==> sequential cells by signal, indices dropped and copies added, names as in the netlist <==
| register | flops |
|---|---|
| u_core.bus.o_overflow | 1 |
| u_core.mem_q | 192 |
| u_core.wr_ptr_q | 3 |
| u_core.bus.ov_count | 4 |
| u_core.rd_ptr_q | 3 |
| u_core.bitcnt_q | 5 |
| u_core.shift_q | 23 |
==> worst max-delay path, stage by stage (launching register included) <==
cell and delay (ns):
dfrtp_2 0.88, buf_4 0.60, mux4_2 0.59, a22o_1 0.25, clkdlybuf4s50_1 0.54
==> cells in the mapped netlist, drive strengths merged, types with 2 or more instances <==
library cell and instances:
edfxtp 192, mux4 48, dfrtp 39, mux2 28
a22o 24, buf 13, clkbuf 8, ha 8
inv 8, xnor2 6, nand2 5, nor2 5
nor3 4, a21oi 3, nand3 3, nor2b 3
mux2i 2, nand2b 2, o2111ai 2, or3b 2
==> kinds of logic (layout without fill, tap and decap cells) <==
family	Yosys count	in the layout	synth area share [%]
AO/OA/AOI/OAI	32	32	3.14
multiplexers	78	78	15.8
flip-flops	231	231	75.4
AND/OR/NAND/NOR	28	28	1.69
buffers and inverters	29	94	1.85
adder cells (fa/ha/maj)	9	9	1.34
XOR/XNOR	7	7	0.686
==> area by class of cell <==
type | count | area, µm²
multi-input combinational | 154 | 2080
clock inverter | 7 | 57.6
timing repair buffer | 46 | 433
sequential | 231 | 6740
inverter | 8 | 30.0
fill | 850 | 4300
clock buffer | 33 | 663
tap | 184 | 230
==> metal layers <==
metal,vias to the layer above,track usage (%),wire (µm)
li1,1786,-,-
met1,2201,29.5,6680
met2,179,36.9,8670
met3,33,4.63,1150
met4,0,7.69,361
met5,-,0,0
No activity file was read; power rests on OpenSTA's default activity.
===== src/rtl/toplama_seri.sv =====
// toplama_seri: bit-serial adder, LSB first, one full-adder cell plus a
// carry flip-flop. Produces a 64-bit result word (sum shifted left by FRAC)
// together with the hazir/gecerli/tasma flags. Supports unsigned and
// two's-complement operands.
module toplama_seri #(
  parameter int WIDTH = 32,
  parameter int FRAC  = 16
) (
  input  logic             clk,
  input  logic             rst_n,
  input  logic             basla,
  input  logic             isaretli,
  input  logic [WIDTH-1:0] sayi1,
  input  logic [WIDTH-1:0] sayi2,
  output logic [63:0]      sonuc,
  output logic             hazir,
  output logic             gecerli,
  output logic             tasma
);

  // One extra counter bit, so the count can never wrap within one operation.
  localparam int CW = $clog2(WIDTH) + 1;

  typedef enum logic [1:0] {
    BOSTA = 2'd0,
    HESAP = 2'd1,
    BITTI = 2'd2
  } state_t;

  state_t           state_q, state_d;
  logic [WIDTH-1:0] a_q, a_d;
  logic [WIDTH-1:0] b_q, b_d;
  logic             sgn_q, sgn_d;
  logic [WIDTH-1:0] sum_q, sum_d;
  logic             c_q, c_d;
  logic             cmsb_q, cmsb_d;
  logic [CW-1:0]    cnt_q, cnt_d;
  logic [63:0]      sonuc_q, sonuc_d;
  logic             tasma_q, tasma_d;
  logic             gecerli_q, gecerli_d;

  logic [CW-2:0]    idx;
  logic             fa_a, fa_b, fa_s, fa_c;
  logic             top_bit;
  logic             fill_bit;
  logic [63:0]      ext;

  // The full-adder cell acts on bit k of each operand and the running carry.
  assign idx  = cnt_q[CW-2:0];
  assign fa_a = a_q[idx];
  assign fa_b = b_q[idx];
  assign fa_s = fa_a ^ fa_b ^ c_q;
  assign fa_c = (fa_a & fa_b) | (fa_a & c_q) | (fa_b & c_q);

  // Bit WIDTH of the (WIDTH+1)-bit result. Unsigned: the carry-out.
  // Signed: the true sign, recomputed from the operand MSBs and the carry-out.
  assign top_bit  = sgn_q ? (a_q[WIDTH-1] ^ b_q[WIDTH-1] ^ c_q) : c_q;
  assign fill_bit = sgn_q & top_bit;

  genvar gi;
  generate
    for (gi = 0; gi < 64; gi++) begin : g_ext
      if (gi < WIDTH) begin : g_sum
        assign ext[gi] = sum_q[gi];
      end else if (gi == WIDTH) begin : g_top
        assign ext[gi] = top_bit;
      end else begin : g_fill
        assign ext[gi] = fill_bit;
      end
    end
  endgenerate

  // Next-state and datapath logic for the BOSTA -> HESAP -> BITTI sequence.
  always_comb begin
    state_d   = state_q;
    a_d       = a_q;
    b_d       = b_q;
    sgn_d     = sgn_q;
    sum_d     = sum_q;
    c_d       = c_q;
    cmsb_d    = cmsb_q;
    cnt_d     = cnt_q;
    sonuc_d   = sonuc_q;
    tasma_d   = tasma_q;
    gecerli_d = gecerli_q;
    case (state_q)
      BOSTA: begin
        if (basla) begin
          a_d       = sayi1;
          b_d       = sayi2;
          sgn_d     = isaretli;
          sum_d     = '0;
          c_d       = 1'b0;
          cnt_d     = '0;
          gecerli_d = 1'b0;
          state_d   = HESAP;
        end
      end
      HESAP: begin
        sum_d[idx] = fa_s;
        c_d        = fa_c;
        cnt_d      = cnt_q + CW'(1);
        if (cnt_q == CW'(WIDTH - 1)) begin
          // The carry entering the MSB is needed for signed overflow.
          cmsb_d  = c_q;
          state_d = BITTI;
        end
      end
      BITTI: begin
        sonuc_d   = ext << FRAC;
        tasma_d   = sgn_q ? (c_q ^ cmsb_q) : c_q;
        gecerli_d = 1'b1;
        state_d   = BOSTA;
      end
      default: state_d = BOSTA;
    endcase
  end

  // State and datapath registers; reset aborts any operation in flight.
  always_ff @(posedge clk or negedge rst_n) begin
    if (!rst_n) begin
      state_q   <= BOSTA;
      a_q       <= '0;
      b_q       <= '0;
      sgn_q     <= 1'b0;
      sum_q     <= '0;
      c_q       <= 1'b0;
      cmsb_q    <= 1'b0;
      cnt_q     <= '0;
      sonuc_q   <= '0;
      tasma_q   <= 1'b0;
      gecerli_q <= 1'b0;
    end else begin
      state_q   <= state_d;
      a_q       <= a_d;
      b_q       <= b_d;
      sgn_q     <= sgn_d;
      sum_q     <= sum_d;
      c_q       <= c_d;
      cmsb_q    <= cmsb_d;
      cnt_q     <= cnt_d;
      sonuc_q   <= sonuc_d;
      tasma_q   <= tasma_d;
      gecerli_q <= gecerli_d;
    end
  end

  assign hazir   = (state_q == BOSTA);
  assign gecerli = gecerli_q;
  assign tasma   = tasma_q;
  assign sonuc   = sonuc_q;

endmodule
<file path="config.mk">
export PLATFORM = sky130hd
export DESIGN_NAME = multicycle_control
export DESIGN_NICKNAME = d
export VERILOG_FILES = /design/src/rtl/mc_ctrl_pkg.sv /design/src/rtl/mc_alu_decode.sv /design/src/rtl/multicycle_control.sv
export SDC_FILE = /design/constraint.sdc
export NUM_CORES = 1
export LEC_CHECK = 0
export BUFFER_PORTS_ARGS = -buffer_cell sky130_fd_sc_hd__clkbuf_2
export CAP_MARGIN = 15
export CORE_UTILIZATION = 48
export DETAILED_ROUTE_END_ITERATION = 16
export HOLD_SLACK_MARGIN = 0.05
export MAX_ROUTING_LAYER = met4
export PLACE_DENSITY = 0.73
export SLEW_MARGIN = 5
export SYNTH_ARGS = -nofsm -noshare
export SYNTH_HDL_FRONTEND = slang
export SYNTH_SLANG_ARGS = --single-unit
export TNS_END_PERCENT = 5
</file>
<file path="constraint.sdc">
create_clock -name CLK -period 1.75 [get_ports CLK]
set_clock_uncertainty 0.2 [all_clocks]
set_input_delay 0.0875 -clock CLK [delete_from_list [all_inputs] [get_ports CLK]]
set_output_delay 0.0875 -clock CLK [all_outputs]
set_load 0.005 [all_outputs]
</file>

++++++++++++++++++++

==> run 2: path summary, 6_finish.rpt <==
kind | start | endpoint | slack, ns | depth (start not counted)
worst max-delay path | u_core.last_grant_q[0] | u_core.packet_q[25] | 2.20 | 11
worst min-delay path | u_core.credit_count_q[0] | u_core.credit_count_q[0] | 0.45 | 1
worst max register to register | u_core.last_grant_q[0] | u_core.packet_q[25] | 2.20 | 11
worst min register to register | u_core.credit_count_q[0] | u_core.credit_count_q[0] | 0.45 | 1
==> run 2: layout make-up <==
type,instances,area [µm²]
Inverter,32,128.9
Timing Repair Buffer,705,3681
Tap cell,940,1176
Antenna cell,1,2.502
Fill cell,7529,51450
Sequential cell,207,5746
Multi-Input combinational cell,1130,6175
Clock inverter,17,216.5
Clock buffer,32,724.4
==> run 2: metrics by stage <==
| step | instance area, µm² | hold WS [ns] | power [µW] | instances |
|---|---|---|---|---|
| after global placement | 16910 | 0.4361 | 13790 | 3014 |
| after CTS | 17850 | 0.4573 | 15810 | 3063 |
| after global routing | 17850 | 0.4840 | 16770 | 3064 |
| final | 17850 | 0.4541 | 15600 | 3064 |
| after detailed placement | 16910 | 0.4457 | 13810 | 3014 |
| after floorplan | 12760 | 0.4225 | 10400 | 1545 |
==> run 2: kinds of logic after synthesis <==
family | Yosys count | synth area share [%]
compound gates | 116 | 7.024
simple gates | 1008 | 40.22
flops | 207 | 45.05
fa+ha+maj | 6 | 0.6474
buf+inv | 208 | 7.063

++++++++++++++++++++

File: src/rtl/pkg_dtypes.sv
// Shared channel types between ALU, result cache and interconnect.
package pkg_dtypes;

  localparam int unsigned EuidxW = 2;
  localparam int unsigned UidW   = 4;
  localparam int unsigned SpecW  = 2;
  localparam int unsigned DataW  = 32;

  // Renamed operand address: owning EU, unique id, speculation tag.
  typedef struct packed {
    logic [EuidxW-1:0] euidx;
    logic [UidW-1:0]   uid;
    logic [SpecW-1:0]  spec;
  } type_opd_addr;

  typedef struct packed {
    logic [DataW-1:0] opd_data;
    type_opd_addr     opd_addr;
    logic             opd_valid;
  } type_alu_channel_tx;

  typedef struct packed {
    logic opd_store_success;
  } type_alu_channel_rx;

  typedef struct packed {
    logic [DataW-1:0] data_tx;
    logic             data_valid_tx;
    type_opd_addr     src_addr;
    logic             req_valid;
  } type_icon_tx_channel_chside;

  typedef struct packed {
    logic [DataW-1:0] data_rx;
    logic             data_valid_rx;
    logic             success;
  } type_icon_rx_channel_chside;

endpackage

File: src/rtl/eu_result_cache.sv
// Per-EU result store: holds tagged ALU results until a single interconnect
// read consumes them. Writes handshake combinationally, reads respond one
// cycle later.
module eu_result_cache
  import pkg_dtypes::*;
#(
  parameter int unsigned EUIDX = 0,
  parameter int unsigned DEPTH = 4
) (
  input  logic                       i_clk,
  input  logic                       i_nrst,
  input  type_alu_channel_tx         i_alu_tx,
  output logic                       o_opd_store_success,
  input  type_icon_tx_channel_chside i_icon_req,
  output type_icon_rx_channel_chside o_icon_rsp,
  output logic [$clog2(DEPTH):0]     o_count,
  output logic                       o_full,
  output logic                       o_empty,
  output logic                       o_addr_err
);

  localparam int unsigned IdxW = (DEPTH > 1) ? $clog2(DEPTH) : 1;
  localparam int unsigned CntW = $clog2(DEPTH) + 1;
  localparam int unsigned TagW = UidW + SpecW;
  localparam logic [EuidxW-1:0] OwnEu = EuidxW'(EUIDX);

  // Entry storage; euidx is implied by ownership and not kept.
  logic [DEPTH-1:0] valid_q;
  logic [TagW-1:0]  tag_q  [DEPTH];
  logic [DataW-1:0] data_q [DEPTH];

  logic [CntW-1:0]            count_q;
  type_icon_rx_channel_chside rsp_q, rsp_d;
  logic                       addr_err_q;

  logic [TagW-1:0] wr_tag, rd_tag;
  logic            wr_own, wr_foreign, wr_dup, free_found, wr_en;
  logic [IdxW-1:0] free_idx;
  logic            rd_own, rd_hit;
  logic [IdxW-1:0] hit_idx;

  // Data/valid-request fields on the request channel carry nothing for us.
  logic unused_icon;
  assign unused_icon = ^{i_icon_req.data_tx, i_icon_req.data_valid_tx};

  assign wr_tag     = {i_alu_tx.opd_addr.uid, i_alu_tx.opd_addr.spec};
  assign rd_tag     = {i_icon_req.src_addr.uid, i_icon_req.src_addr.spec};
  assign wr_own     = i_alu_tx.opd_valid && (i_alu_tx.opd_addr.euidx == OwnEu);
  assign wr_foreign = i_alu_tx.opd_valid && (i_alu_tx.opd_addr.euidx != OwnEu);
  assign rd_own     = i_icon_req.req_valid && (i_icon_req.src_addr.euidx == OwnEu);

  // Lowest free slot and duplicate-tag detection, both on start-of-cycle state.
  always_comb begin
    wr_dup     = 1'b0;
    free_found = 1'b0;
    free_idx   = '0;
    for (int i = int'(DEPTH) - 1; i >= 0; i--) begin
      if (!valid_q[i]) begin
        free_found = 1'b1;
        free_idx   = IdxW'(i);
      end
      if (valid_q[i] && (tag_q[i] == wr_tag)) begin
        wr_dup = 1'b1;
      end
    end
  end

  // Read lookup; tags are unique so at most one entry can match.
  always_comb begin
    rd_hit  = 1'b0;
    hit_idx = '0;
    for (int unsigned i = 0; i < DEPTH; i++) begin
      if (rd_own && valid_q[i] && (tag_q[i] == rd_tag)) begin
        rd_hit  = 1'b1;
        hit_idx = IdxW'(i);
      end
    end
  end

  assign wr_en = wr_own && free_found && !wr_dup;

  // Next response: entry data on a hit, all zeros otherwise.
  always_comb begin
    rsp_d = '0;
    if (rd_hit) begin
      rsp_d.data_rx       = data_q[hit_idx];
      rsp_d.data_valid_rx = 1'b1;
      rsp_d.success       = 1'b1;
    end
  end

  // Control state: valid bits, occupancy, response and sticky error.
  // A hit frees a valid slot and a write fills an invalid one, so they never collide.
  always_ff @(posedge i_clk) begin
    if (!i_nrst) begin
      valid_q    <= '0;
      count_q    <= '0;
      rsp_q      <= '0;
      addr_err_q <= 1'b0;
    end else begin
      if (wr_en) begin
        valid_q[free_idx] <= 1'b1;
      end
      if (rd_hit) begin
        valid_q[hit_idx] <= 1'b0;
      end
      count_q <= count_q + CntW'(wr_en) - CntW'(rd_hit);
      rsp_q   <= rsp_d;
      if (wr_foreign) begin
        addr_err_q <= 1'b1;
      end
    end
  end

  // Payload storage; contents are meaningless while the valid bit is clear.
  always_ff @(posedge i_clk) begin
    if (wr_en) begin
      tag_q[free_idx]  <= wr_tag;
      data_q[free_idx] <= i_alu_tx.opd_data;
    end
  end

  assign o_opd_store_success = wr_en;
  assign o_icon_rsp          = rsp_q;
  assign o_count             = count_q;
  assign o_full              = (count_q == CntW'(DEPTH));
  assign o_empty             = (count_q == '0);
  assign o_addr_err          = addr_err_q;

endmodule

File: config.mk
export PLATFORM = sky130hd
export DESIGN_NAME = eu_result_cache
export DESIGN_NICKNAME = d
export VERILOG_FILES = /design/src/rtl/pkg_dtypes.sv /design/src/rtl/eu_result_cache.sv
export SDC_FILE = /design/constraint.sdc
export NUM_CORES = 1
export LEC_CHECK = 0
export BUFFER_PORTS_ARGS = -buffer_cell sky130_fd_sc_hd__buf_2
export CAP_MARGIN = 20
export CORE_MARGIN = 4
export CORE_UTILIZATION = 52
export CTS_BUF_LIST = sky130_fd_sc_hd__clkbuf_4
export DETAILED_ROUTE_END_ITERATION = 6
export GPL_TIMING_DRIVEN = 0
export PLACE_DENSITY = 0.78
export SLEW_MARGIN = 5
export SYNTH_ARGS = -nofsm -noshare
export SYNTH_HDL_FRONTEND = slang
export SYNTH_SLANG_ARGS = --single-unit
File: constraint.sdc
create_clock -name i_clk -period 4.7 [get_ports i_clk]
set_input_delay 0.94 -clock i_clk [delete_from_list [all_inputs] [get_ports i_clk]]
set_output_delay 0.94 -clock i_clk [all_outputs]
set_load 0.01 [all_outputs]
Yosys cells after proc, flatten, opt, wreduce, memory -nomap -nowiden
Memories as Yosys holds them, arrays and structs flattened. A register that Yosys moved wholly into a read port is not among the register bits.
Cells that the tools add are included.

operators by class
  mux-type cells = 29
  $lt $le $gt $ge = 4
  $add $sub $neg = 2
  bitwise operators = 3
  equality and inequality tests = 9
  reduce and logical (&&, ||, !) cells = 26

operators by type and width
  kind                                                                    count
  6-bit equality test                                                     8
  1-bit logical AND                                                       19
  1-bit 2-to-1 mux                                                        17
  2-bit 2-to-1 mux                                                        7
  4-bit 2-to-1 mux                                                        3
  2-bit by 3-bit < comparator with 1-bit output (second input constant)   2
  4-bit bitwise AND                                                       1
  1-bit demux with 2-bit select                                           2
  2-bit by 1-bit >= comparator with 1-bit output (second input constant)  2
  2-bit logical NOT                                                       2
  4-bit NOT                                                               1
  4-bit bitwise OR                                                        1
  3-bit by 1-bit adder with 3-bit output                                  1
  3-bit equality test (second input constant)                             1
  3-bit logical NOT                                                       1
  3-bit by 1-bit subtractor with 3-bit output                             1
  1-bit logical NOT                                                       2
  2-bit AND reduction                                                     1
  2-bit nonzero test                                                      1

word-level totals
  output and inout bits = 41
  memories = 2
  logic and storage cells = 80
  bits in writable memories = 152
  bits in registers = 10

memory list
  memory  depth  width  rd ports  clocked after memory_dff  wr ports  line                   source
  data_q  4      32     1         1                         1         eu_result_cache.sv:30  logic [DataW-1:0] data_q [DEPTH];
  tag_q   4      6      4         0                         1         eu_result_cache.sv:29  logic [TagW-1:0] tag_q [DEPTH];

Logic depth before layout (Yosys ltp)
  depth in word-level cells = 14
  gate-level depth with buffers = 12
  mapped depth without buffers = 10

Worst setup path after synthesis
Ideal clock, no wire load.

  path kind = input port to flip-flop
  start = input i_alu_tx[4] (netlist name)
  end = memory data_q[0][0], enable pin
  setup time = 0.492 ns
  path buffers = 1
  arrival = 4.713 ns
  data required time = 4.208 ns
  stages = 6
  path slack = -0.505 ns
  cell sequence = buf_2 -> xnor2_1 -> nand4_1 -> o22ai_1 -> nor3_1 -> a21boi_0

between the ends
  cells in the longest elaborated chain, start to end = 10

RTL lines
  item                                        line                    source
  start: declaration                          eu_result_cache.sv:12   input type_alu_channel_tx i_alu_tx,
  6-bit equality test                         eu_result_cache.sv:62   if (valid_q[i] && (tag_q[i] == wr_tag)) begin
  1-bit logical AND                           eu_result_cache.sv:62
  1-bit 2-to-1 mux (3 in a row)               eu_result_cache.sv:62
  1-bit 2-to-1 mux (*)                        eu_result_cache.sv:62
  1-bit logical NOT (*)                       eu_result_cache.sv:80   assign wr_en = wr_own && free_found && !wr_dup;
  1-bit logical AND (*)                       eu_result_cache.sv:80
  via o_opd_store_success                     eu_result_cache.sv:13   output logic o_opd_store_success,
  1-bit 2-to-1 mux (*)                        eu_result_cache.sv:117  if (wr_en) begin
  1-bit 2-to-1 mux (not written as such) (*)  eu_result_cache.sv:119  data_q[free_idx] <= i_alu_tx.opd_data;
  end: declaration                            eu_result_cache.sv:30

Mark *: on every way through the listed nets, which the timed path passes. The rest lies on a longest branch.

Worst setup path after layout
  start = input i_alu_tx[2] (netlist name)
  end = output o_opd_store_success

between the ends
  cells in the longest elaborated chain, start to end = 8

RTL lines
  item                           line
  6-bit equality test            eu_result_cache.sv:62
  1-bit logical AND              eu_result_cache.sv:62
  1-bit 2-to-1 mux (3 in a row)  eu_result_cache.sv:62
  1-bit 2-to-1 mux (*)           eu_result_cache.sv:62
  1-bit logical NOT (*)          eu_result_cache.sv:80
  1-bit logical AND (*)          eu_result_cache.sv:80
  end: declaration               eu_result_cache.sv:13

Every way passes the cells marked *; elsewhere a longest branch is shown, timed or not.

++++++++++++++++++++

What you have to do — From the records above, repeat exactly the lines from the one with "u_core.bus.o_overflow | 1 |" through the one with "max-delay path, stage", both included.

The completed task —
| u_core.bus.o_overflow | 1 |
| u_core.mem_q | 192 |
| u_core.wr_ptr_q | 3 |
| u_core.bus.ov_count | 4 |
| u_core.rd_ptr_q | 3 |
| u_core.bitcnt_q | 5 |
| u_core.shift_q | 23 |
==> worst max-delay path, stage by stage (launching register included) <==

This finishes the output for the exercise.